CN110630662A

CN110630662A - Method for detecting brake wear in a vehicle

Info

Publication number: CN110630662A
Application number: CN201910536440.1A
Authority: CN
Inventors: B.福伊齐克; J.施努尔
Original assignee: Robert Bosch GmbH
Current assignee: Robert Bosch GmbH
Priority date: 2018-06-21
Filing date: 2019-06-20
Publication date: 2019-12-31
Anticipated expiration: 2039-06-20
Also published as: CN110630662B; DE102018210156A1; US20190389443A1

Abstract

The invention relates to a method for detecting brake wear in a vehicle, wherein a state variable is detected and a warning signal is generated if brake jerk is determined a plurality of times from the behavior of the state variable.

Description

Method for detecting brake wear in a vehicle

Technical Field

The invention relates to a method for detecting brake wear in a vehicle.

Background

So-called brake chatter (bremsenrubbleln) in vehicle brakes is known, in which during the braking process more frequent braking force fluctuations occur, which may for example be formed by thickness fluctuations of the brake disc or by improper mounting of the brake disc.

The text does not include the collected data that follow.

This is an optimization exercise on Yosys and OpenROAD, whose aim is small area, not a production implementation.
The RTL was checked by simulation tests, not by an equivalence proof against the original design.

### flow/design.v
module median_filter_resource_optimized
(
    input                ck100m,
    input                srst_n,
    input                enable,
    input        [15:0]  in,
    output               out_enable,
    output reg   [15:0]  out
);
    localparam int NT = 7;              
    localparam int L  = 17;             
    reg [15:0] win  [0:9];
    reg [15:0] tail [0:NT-1];            
    reg [1:0]  lane [0:9];               
    reg [L-1:0] cand;
    reg [3:0]  m;
    reg [3:0]  nval;                     
    reg [6:0]  q;                        
    wire idle = ~q[6] & ~q[1];           
    assign out_enable = ~q[1] & q[0];    
    wire s12  = ~q[2] & q[1];            
    logic [7:0] sel;                     
    logic [7:0] nsel;                    
    logic nidle;                         
    always_comb begin
        sel[0] = idle;
        for (int j = 1; j < 7; j++) sel[j] = q[7-j] & ~q[6-j];
        sel[7] = q[6] & q[0];
        nidle = (idle & ~enable) | s12;
        nsel[0] = nidle;
        nsel[1] = idle & enable;
        for (int j = 2; j < 8; j++) nsel[j] = sel[j-1];
    end
    logic [3:0] nval_next;
    always_comb nval_next = nval + {3'd0, enable && nval != 4'd10};
    always @(posedge ck100m or negedge srst_n) begin
        if (~srst_n) begin
            q    <= 7'd0;
            nval <= 4'd0;
        end else begin
            q    <= {idle ? enable : ~q[0], q[6:1]};
            nval <= nval_next;
        end
    end
    logic [15:0] w9sh;
    always_comb begin
        w9sh = '0;
        for (int j = 0; j < 7; j++)
            if (sel[j]) w9sh = w9sh | (win[9] << (2*j + 2));
    end
    logic [1:0] xw [0:9];
    logic [1:0] xin;
    always_comb begin
        for (int n = 0; n < 10; n++) begin
            xw[n] = 2'b00;
            for (int j = 0; j < 8; j++)
                if (nsel[j]) xw[n] = xw[n] | win[n][15-2*j -: 2];
        end
        xin = 2'b00;
        for (int j = 0; j < 8; j++)
            if (nsel[j]) xin = xin | in[15-2*j -: 2];
    end
    always @(posedge ck100m) begin
        if (enable) begin
            win[0]  <= in;
            lane[0] <= xin;
            for (int i = 1; i < 10; i++) begin
                win[i]  <= win[i-1];
                lane[i] <= xw[i-1];
            end
        end else begin
            for (int i = 0; i < 10; i++) lane[i] <= xw[i];
        end
        tail[0][15:2] <= w9sh[15:2];
        for (int t = 1; t < NT; t++)
            for (int b = 2 + 2*t; b < 16; b++) tail[t][b] <= tail[t-1][b-2];
    end
    function automatic [3:0] tsum(input [16:0] x, input [3:0] m);
        logic t1, t2, t3, t4, t5, t6, t7, t8, t9, t10, t11, t12, t13, t14, t15, t16, t17, t18, t19, t20, t21, t22, t23, t24, t25, t26, t27, t28, t29, t30, g0, g1, g2, p0, p1, p2, c1, c2, c3;
        t1 = m[0] ^ x[0] ^ x[10]; t2 = (m[0] & x[0]) | (m[0] & x[10]) | (x[0] & x[10]);
        t3 = x[11] ^ x[12] ^ x[13]; t4 = (x[11] & x[12]) | (x[11] & x[13]) | (x[12] & x[13]);
        t5 = x[14] ^ x[15] ^ x[16]; t6 = (x[14] & x[15]) | (x[14] & x[16]) | (x[15] & x[16]);
        t7 = x[1] ^ x[2] ^ x[3]; t8 = (x[1] & x[2]) | (x[1] & x[3]) | (x[2] & x[3]);
        t9 = x[4] ^ x[5] ^ x[6]; t10 = (x[4] & x[5]) | (x[4] & x[6]) | (x[5] & x[6]);
        t11 = x[7] ^ x[8] ^ x[9]; t12 = (x[7] & x[8]) | (x[7] & x[9]) | (x[8] & x[9]);
        t13 = t1 ^ t11 ^ t3; t14 = (t1 & t11) | (t1 & t3) | (t11 & t3);
        t15 = t5 ^ t7 ^ t9; t16 = (t5 & t7) | (t5 & t9) | (t7 & t9);
        t17 = m[1] ^ t10 ^ t12; t18 = (m[1] & t10) | (m[1] & t12) | (t10 & t12);
        t19 = t2 ^ t4 ^ t6; t20 = (t2 & t4) | (t2 & t6) | (t4 & t6);
        t21 = t8 ^ t14 ^ t16; t22 = (t8 & t14) | (t8 & t16) | (t14 & t16);
        t23 = t17 ^ t19 ^ t21; t24 = (t17 & t19) | (t17 & t21) | (t19 & t21);
        t25 = m[2] ^ t18 ^ t20; t26 = (m[2] & t18) | (m[2] & t20) | (t18 & t20);
        t27 = t22 ^ t25 ^ t24; t28 = (t22 & t25) | (t22 & t24) | (t25 & t24);
        t29 = m[3] ^ t26 ^ t28; t30 = (m[3] & t26) | (m[3] & t28) | (t26 & t28);
        g0 = t13 & t15; p0 = t13 ^ t15;
        g1 = t23 & 1'b0; p1 = t23 ^ 1'b0;
        g2 = t27 & 1'b0; p2 = t27 ^ 1'b0;
        c1 = g0; c2 = g1 | (p1 & g0); c3 = g2 | (p2 & g1) | (p2 & p1 & g0);
        tsum = {c3 | t29 | t30, p2 ^ c2, p1 ^ c1, p0};
    endfunction
    logic [1:0] ln [0:L-1];
    logic [L-1:0] lt1, lt2, lt3, c_new;
    logic [3:0] s1, s2, s3, m_new;
    logic i1, i2, i3, ok1, ok2, ok3, cin;
    logic [1:0] d;
    always_comb begin
        for (int n = 0; n < 10; n++) ln[n] = lane[n];
        for (int t = 0; t < NT; t++) ln[10+t] = tail[t][15:14];
        for (int n = 0; n < L; n++) begin
            lt1[n] = cand[n] & ~ln[n][1] & ~ln[n][0];
            lt2[n] = cand[n] & ~ln[n][1];
            lt3[n] = cand[n] & ~(ln[n][1] & ln[n][0]);
        end
        i1 = idle & ~in[15] & ~in[14];
        i2 = idle & ~in[15];
        i3 = idle & ~(in[15] & in[14]);
        s1 = tsum(lt1, m);
        s2 = tsum(lt2, m);
        s3 = tsum(lt3, m);
        ok1 = ~s1[3] & ~(i1 & (s1[2:0] == 3'd7));
        ok2 = ~s2[3] & ~(i2 & (s2[2:0] == 3'd7));
        ok3 = ~s3[3] & ~(i3 & (s3[2:0] == 3'd7));
        if (ok3)      begin d = 2'd3; m_new = s3 + {3'd0, i3}; end
        else if (ok2) begin d = 2'd2; m_new = s2 + {3'd0, i2}; end
        else if (ok1) begin d = 2'd1; m_new = s1 + {3'd0, i1}; end
        else          begin d = 2'd0; m_new = m; end
        for (int n = 0; n < L; n++) c_new[n] = cand[n] & (ln[n] == d);
        cin = idle & (in[15:14] == d);
    end
    always @(posedge ck100m or negedge srst_n) begin
        if (~srst_n) begin
            cand <= '0;
            m    <= 4'd12;
        end else if (nidle) begin
            for (int n = 0; n < L; n++) cand[n] <= (n < 10) && (n < nval_next);
            m <= 4'd12 - nval_next;
        end else begin
            m <= m_new;
            cand[9:0]    <= enable ? {c_new[8:0], cin} : c_new[9:0];
            cand[10]     <= enable & c_new[9];
            cand[L-1:11] <= c_new[L-2:10];
        end
    end
    always @(posedge ck100m) begin
        for (int j = 0; j < 8; j++)
            if (sel[j]) out[15-2*j -: 2] <= d;
    end
endmodule
### flow/config.mk
export PLATFORM = sky130hd
export DESIGN_NAME = median_filter_resource_optimized
export DESIGN_NICKNAME = median_filter_resource_optimized
export VERILOG_FILES = /design/flow/design.v
export SDC_FILE = /design/flow/constraint.sdc
export NUM_CORES = 4
export LEC_CHECK = 0
export CAP_MARGIN = 20
export CORE_MARGIN = 2
export CORE_UTILIZATION = 40
export CTS_BUF_LIST = sky130_fd_sc_hd__clkbuf_4 sky130_fd_sc_hd__clkbuf_8
export SLEW_MARGIN = 20
### flow/run.sh
#!/bin/bash
# synth_recipe.tcl (not shown) runs the flow's synth.tcl, then flattens the netlist and writes it again
# the make line also repeats each setting of config.mk as NAME=value (left out here)
make -C /OpenROAD-flow-scripts/flow DESIGN_CONFIG=/design/flow/config.mk WORK_HOME=/design/flow/orfs CLKGATE_MAP_FILE= SYNTH_SCRIPT=/design/flow/synth_recipe.tcl finish
### flow/constraint.sdc
create_clock -name core_clock -period 5.0 [get_ports {ck100m}]
set_input_delay 1.0000 -clock core_clock [delete_from_list [all_inputs] [get_ports {ck100m}]]
set_output_delay 1.0000 -clock core_clock [all_outputs]
set_load 0.01 [all_outputs]
==> flow_summary.ini, run 1 <==
[timing]
min_period_over_period = 0.975
max_freq_mhz = 205
hold_viol = 0
finClkSkew_ns = 0.0400
setup_slack_ns = 0.125
slew_violations = 0
tightest_slew_ns = 1.07
min_period_ns = 4.88
maxSlewHeadroom = 0.290
setup_viol = 0

[worst_setup_path]
critPathCaptureType = flop
start_kind = flop
crit_type = reg -> reg
cp.required_ns = 5.45
worst_ep_arrival_time_ns = 5.32
crit_path_max_fanout = 3
reg2reg_setup_slack_ns = 0.12

[placement]
dpl_cell_area_um2 = 13400
place_ws_ns = -0.0180
gp_congestion = 0.874
port_buffers = 35
hpwl_um = 19400
dp_cells = 1375

[detailed_routing]
route.detailed.drc = 0
routedWlPerCell_um = 19.1
drtIter0Drc = 596
route.vias.total = 7861
drtAntennaViolNets = 0
drtPass1Iterations = 5
vias_per_cell = 5.35
routed_wl_um = 28100

[logic_synthesis]
synth_top_area_share = 0.427
synth-edff-count = 176
synthFlopType = edfxtp_1
async_flop_share = 0.113
syn_nets = 1017
ys_ff_latch = 284
ys.warnings.count = 6
netlist_area_um2 = 12400
synth.area.top_cells = edfxtp_1, dfxtp_1, fa_1, dfrtp_1, a22oi_1
syn_area_per_cell_um2 = 13.2
syn-instance-count = 941
synth-seq-area-share = 0.615
synth_top_cell_by_area = edfxtp_1
yosysUniqueCellTypes = 78

[final_layout]
drive_gt1_frac = 0.178
layout_commonest_cell = edfxtp_1
nets = 1111
layout_common_cells = edfxtp_1, dfxtp_1, nand2_1
syn2layout_area_growth_pct = 17.1
regArea_um2 = 7610
fill_cells = 2687
diodes = 0
design_area_um2 = 14500
multi_input_area_um2 = 4400
fin_cells = 1469

[min_path]
hold_class = reg -> reg

[global_route]
grt_pass1_wl_um = 43200
antenna_found_initial = 0
grt_pass1_vias = 8077
grt_util_all_layers = 0.172
gr-total-overflow = 0
grt_max_degree = 86

[status]
outcome = timing/DRC/antenna clean

[floorplanning]
dieHeight_um = 180
die_area_um2 = 32400
start_util = 0.406
core_um2 = 30500
io_pins = 36
die_w_um = 180
num_rows = 64

[clock_network]
cts_buffers = 46
ctsRootBufferMaster = clkbuf_8
htree_levels = 2
cts_max_path_buffers = 3
cts_hold_buf = 0
cts_sinks = 284
clkSlewWorstSetupHoldPaths_ns = 0.07
insertion_delay_ns = 0.58
cts_tree = yes

[run]
maxCapViolations = 0
==> critical path, stage by stage, from the launching register on <==
cell,delay (ns)
dfrtp_1,0.37
a21boi_0,0.15
fa_1,0.61
inv_1,0.08
fa_1,0.41
fa_1,0.46
fa_2,0.35
fa_2,0.34
inv_2,0.06
fa_1,0.43
or3_4,0.41
o211ai_1,0.19
buf_4,0.16
mux2i_1,0.07
a32o_2,0.29
a2111o_1,0.39
==> Yosys cell counts (5+ instances only) <==
master,count
clkbuf_1,27
xor2_1,5
nand2b_1,20
mux2i_1,21
a22oi_1,51
nand4_1,8
a21boi_0,9
nor2b_1,18
a222oi_1,15
a22o_1,6
inv_1,55
nand3b_1,5
ha_1,15
xnor2_1,31
nand3_1,46
fa_1,42
o21ai_0,25
nor2_1,37
a31oi_1,10
nor3_1,5
or2_2,7
and2_1,7
dfrtp_1,30
edfxtp_1,176
a21oi_1,35
buf_2,7
o211ai_1,5
dfxtp_1,76
and3_1,5
nand2_1,60
==> layer usage <==
metal  wire length (um)  global-route usage
met1              12100               0.216
met2              13200               0.282
met3               1800              0.0407
met4                949              0.0745
met5                  0                   0
==> cell type report <==
class                           count  share of cell area
Sequential cell                   284               0.525
Multi-Input combinational cell    558               0.304
Clock buffer                       76              0.0622
Timing Repair Buffer               89              0.0547
Tap cell                          396              0.0342
Inverter                           56              0.0145
Clock inverter                     10             0.00552
==> through the flow <==
stage | hold WS (ns) | util | TNS, ns
2_1_floorplan | 0.310 | - | 0
3_5_place_dp | 0.312 | 0.438 | -0.0180
4_1_cts | 0.317 | 0.471 | 0
5_1_grt | 0.328 | 0.475 | -0.0122
3_3_place_gp | 0.311 | 0.438 | 0
6_report | 0.314 | 0.475 | 0
==> kinds of logic (layout without fill, tap and decap cells) <==
kind of cell,after synthesis,count (layout),synth area share
flops,284,284,0.615
simple gates,241,241,0.104
compound gates,201,201,0.119
buf+inv,99,231,0.0346
fa+ha+maj,58,58,0.0839
xor+xnor,36,36,0.0255
mux,22,22,0.0179
==> sequential cells by signal, indices dropped and copies added, names as in the netlist <==
signal and cells:
win 160, out 16, lane 20, tail 56
cand 17, q 7, m 4, nval 4
==> path summary, 6_finish.rpt <==
path,endpoint,from,depth (start not counted)
setup / recovery,cand[3]$_DFF_PN0_,cand[2]$_DFF_PN0_,15
hold / removal,tail[6][14]$_DFF_P_,tail[5][12]$_DFF_P_,0
setup reg to reg,cand[3]$_DFF_PN0_,cand[2]$_DFF_PN0_,15
hold reg to reg,tail[6][14]$_DFF_P_,tail[5][12]$_DFF_P_,0
max in group asynchronous,m[3]$_DFFE_PN1P_,srst_n,2
min in group asynchronous,cand[16]$_DFF_PN0_,srst_n,2
==> what timing repair did <==
action / CTS / global route
pin swaps: 1 / 12
setup endpoints to repair: 1 / 29
gates resized for setup: 0 / 24
cloned: 0 / 1
buffers inserted: 2 / 5
==> run 2: changes to the inputs <==
--- a/flow/config.mk
+++ b/flow/config.mk
@@ -7,2 +7,3 @@
 export LEC_CHECK = 0
+export ABC_AREA = 1
 export CAP_MARGIN = 20
@@ -10,3 +11,2 @@
 export CORE_UTILIZATION = 40
-export CTS_BUF_LIST = sky130_fd_sc_hd__clkbuf_4 sky130_fd_sc_hd__clkbuf_8
 export SLEW_MARGIN = 20
==> run 2 against run 1 <==
Against the previous run: worst setup slack better by 0.077 ns; clock skew down 0.020 ns; first-iteration DRC count rose by 3.2%; critical path depth grew 1; largest cell class unchanged; register-to-register slack gained 0.08 ns; sequential share of layout area increased by 1.1 points; synthesized cell count up 16%; critical endpoint is now cand[12]$_DFF_PN0_; die area decreased by 0.62%.
==> flow_summary.ini, run 2 <==
[logic_synthesis]
synth-seq-area-share = 0.619
ys_ff_latch = 284
synth-edff-count = 176
synth_adder_area_share = 0.0836
yosysUniqueCellTypes = 46
synth_top_family_by_area = simple AND/OR/NAND/NOR gates
synthMuxAreaShare = 0
async_flop_share = 0.113
synth_top_cell_by_area = edfxtp_1
synth.area.top_cells = edfxtp_1, dfxtp_1, nand2_1, fa_1, dfrtp_1
yosysMostFrequentCell = nand2_1
synth_xor_area_frac = 0.00631
synth_compound_area_frac = 0.0755
syn_nets = 1171
ys.warnings.count = 6
syn_area_per_cell_um2 = 11.2
netlist_top_cells_count = nand2_1, edfxtp_1, inv_1, dfxtp_1, nor2_1
synthFlopType = edfxtp_1
syn-instance-count = 1095
yosys.area_share.simple = 0.159
netlist_area_um2 = 12300
synth_top_area_share = 0.430

[worst_setup_path]
worst_ep_arrival_time_ns = 5.23
cp_num_buf_inv = 3
crit_top_cell = fa_1
path_delay_family = adder cells
cp_cell_sequence = inv_1 > o21ai_1 > fa_1 > fa_1 > fa_1 > fa_1 > fa_1 > inv_1 > fa_1 > or2_0 > a21oi_4 > nand2_8 > nand2_4 > clkinvlp_4 > nor2_1 > nor3_2
cp.required_ns = 5.43
max_stage_delay_ns = 0.49
crit_path_max_fanout = 16
crit_path_top_delay_cell = fa_1
critPathCaptureType = flop
start_kind = flop
crit_type = reg -> reg

[final_layout]
diodes = 0
nets = 1226
layout_common_cells = nand2_1, edfxtp_1, inv_1
layout_commonest_cell = nand2_1
top_regs = win: 160 flops, tail: 56 flops, lane: 20 flops
fill_cells = 2801
final_core_util = 0.466
syn2layout_area_growth_pct = 15.4
largest_reg_flops = 160
top_register = win
drive_gt1_frac = 0.0843

[placement]
hpwl_um = 18100
port_buffers = 35
place_ws_ns = 0.0817
gp_congestion = 0.884

[detailed_routing]
drtPass1Iterations = 7
wirelength_met1_um = 11700
top_layer = met5
route.met3.wl_um = 1120
drtIter0Drc = 615
dr_wl_met2_um = 12400
route.vias.total = 7836
routedWlPerCell_um = 16.5
route.detailed.drc = 0
routed_wl_um = 25900
vias_per_cell = 4.99
drtAntennaViolNets = 0

[timing]
setup_viol = 0
finClkSkew_ns = 0.0196
min_period_ns = 4.80
max_freq_mhz = 208
final.setup.tns_ns = 0
rsz0062_at_grt = yes
tightest_slew_ns = 0.962
fin_hold_ws_ns = 0.324
slew_violations = 0
hold_viol = 0
setup_slack_ns = 0.202
min_period_over_period = 0.960
maxSlewHeadroom = 0.359

[clock_network]
clkSlewWorstSetupHoldPaths_ns = 0.06
cts_sinks = 284
ctsRootBufferMaster = clkbuf_16
cts_tree = yes
cts_max_path_buffers = 3
insertion_delay_ns = 0.56
htree_levels = 1
cts_buffers = 30
cts_hold_buf = 0

[status]
outcome = timing/DRC/antenna clean

[min_path]
hold_class = reg -> reg

[floorplanning]
dieHeight_um = 179
die_w_um = 179
die_area_um2 = 32200
num_rows = 64
io_pins = 36
core_um2 = 30400
start_util = 0.404

[global_route]
antenna_found_initial = 1
grt_util_all_layers = 0.167
grt_pass1_wl_um = 41300
grt_pass1_vias = 7867
gr-total-overflow = 0
grt_max_degree = 82

[run]
maxCapViolations = 0
-- run 2: changes by cell type in the layout (fill, tap and decap cells not counted), sizes merged, moves of 18 or more --
cell,change
nand2b,-20
clkbuf,-29
nand2,+182
nand3,+26
buf,-35
a22o,+31
a22oi,-51
mux2i,-21
a21oi,+18
nor2,+40
xnor2,-27
inv,+82
nor2b,-18
-- run 2: worst paths after layout --
check | startpoint | end | slack, ns | cells after the start
hold / removal | tail[3][10]$_DFF_P_ | tail[4][12]$_DFF_P_ | 0.32 | 0
hold reg to reg | tail[3][10]$_DFF_P_ | tail[4][12]$_DFF_P_ | 0.32 | 0
setup / recovery | lane[0][1]$_DFF_P_ | cand[12]$_DFF_PN0_ | 0.20 | 16
min in group asynchronous | srst_n | q[0]$_DFF_PN0_ | 0.89 | 2
setup reg to reg | lane[0][1]$_DFF_P_ | cand[12]$_DFF_PN0_ | 0.20 | 16
max in group asynchronous | srst_n | m[3]$_DFFE_PN1P_ | 3.75 | 2
-- run 2: cell families (layout without fill, tap and decap cells) --
logic type      Yosys count  count (layout)
simple gates            435             435
flops                   284             284
buf+inv                 170             249
compound gates          141             141
fa+ha+maj                57              57
xor+xnor                  8               8
-- run 2: repair_timing --
action                     4_1_cts  5_1_grt
resized for setup                0        5
buffers inserted                 0        1
hold endpoints to repair         0        0
setup endpoints to repair        0       18
-- run 2: worst reg2reg max path: stages (launching register included) --
cell        delay [ns]
dfxtp_1           0.35
inv_1             0.08
o21ai_1           0.25
fa_1              0.49
fa_1              0.48
fa_1              0.49
fa_1              0.39
fa_1              0.36
inv_1             0.07
fa_1              0.39
or2_0             0.27
a21oi_4           0.20
nand2_8           0.11
nand2_4           0.23
clkinvlp_4        0.23
nor2_1            0.20
nor3_2            0.07
-- run 2: layer usage --
| metal | vias up | GRT usage |
|---|---|---|
| met5 | - | 0 |
| met4 | 2 | 0.0474 |
| met3 | 39 | 0.0257 |
| met2 | 181 | 0.287 |
| met1 | 3785 | 0.221 |
| li1 | 3829 | - |
-- run 2: stage by stage --
stage | cells | area [um^2]
2_1_floorplan | 1095 | 12300
3_3_place_gp | 1513 | 13100
3_5_place_dp | 1513 | 13100
4_1_cts | 1569 | 14200
5_1_grt | 1570 | 14200
6_report | 1570 | 14200
-- run 2: area by class of cell --
class,instances,area [um^2],area share
timing repair buffer,53,487,0.0343
tap,396,495,0.0349
sequential,284,7610,0.536
clock inverter,9,128,0.00900
inverter,140,529,0.0373
multi-input combinational,641,4020,0.283
clock buffer,47,920,0.0648
==> run 3: changes to the inputs <==
--- a/flow/config.mk
+++ b/flow/config.mk
@@ -7,3 +7,2 @@
 export LEC_CHECK = 0
-export ABC_AREA = 1
 export CAP_MARGIN = 20
==> run 3 against run 2 <==
Against the previous run: still clean; utilization increased by 0.71 points; via count is 1.5% lower; sequential share of layout area down 0.94 points; critical endpoint is now cand[3]$_DFF_PN0_; largest cell class unchanged.
==> flow_summary.ini, run 3 <==
[clock_network]
ctsRootBufferMaster = clkbuf_16
insertion_delay_ns = 0.56
cts_sinks = 284
cts_buffers = 29
clkSlewWorstSetupHoldPaths_ns = 0.06
htree_levels = 1
cts_tree = yes
cts_max_path_buffers = 3

[detailed_routing]
route.vias.total = 7718
route.detailed.drc = 0
vias_per_cell = 5.38
drtIter0Drc = 642
drtAntennaViolNets = 0
routedWlPerCell_um = 19.4
drtPass1Iterations = 6
routed_wl_um = 27800

[placement]
hpwl_um = 19400
gp_congestion = 0.874
dpl_cell_area_um2 = 13400
port_buffers = 35

[logic_synthesis]
ys.warnings.count = 6
ys_ff_latch = 284
syn_area_per_cell_um2 = 13.2
async_flop_share = 0.113
syn-instance-count = 941
synth-edff-count = 176
synth_compound_area_frac = 0.119
synth_top_cell_by_area = edfxtp_1
synth_top_area_share = 0.427
yosysUniqueCellTypes = 78
syn_nets = 1017
synth_xor_area_frac = 0.0255
synth.area.top_cells = edfxtp_1, dfxtp_1, fa_1, dfrtp_1, a22oi_1
yosys.area_share.simple = 0.104
synth_adder_area_share = 0.0839
netlist_top_cells_count = edfxtp_1, dfxtp_1, nand2_1, inv_1, a22oi_1
synthMuxAreaShare = 0.0179
yosysMostFrequentCell = edfxtp_1
synth-seq-area-share = 0.615
synthFlopType = edfxtp_1
synth_top_family_by_area = compound AO/OA/AOI/OAI gates
netlist_area_um2 = 12400

[timing]
max_freq_mhz = 208
finClkSkew_ns = 0.0180
tightest_slew_ns = 1.07
slew_violations = 0
min_period_ns = 4.81
min_period_over_period = 0.963
setup_viol = 0
hold_viol = 0
final.setup.tns_ns = 0
maxSlewHeadroom = 0.289
fin_hold_ws_ns = 0.323

[final_layout]
layout_common_cells = edfxtp_1, dfxtp_1, nand2_1
top_register = win
nets = 1092
regArea_um2 = 7610
multi_input_area_um2 = 4400
layout_commonest_cell = edfxtp_1
diodes = 0
design_area_um2 = 14400
largest_reg_flops = 160
fill_cells = 2660
drive_gt1_frac = 0.139
syn2layout_area_growth_pct = 16.7
top_regs = win: 160 flops, tail: 56 flops, lane: 20 flops

[global_route]
gr-total-overflow = 0
grt_max_degree = 86
grt_pass1_wl_um = 42900
grt_pass1_vias = 7848
grt_util_all_layers = 0.169
antenna_found_initial = 0

[min_path]
hp-start = tail[3][9]$_DFF_P_
hold_class = reg -> reg

[floorplanning]
core_um2 = 30500
dieHeight_um = 180
num_rows = 64
io_pins = 36
die_w_um = 180
die_area_um2 = 32400
start_util = 0.406

[run]
maxCapViolations = 0

[status]
outcome = timing/DRC/antenna clean

[worst_setup_path]
reg2reg_setup_slack_ns = 0.19
crit_path_max_fanout = 3
cp.required_ns = 5.44
reg2reg_depth = 14
r2r_start = cand[14]$_DFF_PN0_
r2r_end = cand[3]$_DFF_PN0_
critPathCaptureType = flop
crit_end = cand[3]$_DFF_PN0_
worst_ep_arrival_time_ns = 5.25
crit_type = reg -> reg
critPathLaunch = cand[14]$_DFF_PN0_
start_kind = flop
==> run 3: worst min path at each step <==
stage | slack, ns | cells past startpoint | endpoint
after floorplan | 0.31 | 0 | tail[1][10]$_DFF_P_
after global placement | 0.31 | 0 | tail[1][7]$_DFF_P_
after detailed placement | 0.31 | 0 | tail[1][10]$_DFF_P_
after CTS | 0.33 | 0 | tail[1][10]$_DFF_P_
after global routing | 0.33 | 0 | tail[3][15]$_DFF_P_
final | 0.32 | 0 | tail[4][11]$_DFF_P_
==> run 3: routing by layer <==
layer,global-route usage,wire length (um),up-vias
met2,0.280,13000,254
met4,0.0631,972,0
met5,0,0,-
met3,0.0357,1840,58
li1,-,-,3643
met1,0.220,12000,3763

A method for suppressing brake jerk in a vehicle brake is described in JP 2016146706 a. Once the brake shudder is determined, a damping torque is generated by the regenerative brakes in the vehicle, which is directed opposite to the vibration of the brake shudder.

Disclosure of Invention

The method according to the invention relates to identifying brake wear in a vehicle based on brake jerk. Brake jerk, which occurs during a braking process in a vehicle when the vehicle brakes are actuated, is an overlapping oscillation that is reflected in the driving state variable or brake state variable and overlaps with the basic behavior of the relevant driving state variable or brake state variable. The brake chatter can be a so-called thermal shock which is characterized by local density changes in the brake disc of the vehicle brake due to heat input, or a cold shock which is due to a thickness fluctuation of the brake disc or to the oblique angle of the brake disc. Vibrations with frequencies up to several hundred Hz can be formed in the brake chatter. In vehicles, in particular vehicle brakes, different components, for example in the vehicle steering system, may be subjected to higher loads, which lead to a reduction in the service life of the components, possibly also outside the vehicle brakes.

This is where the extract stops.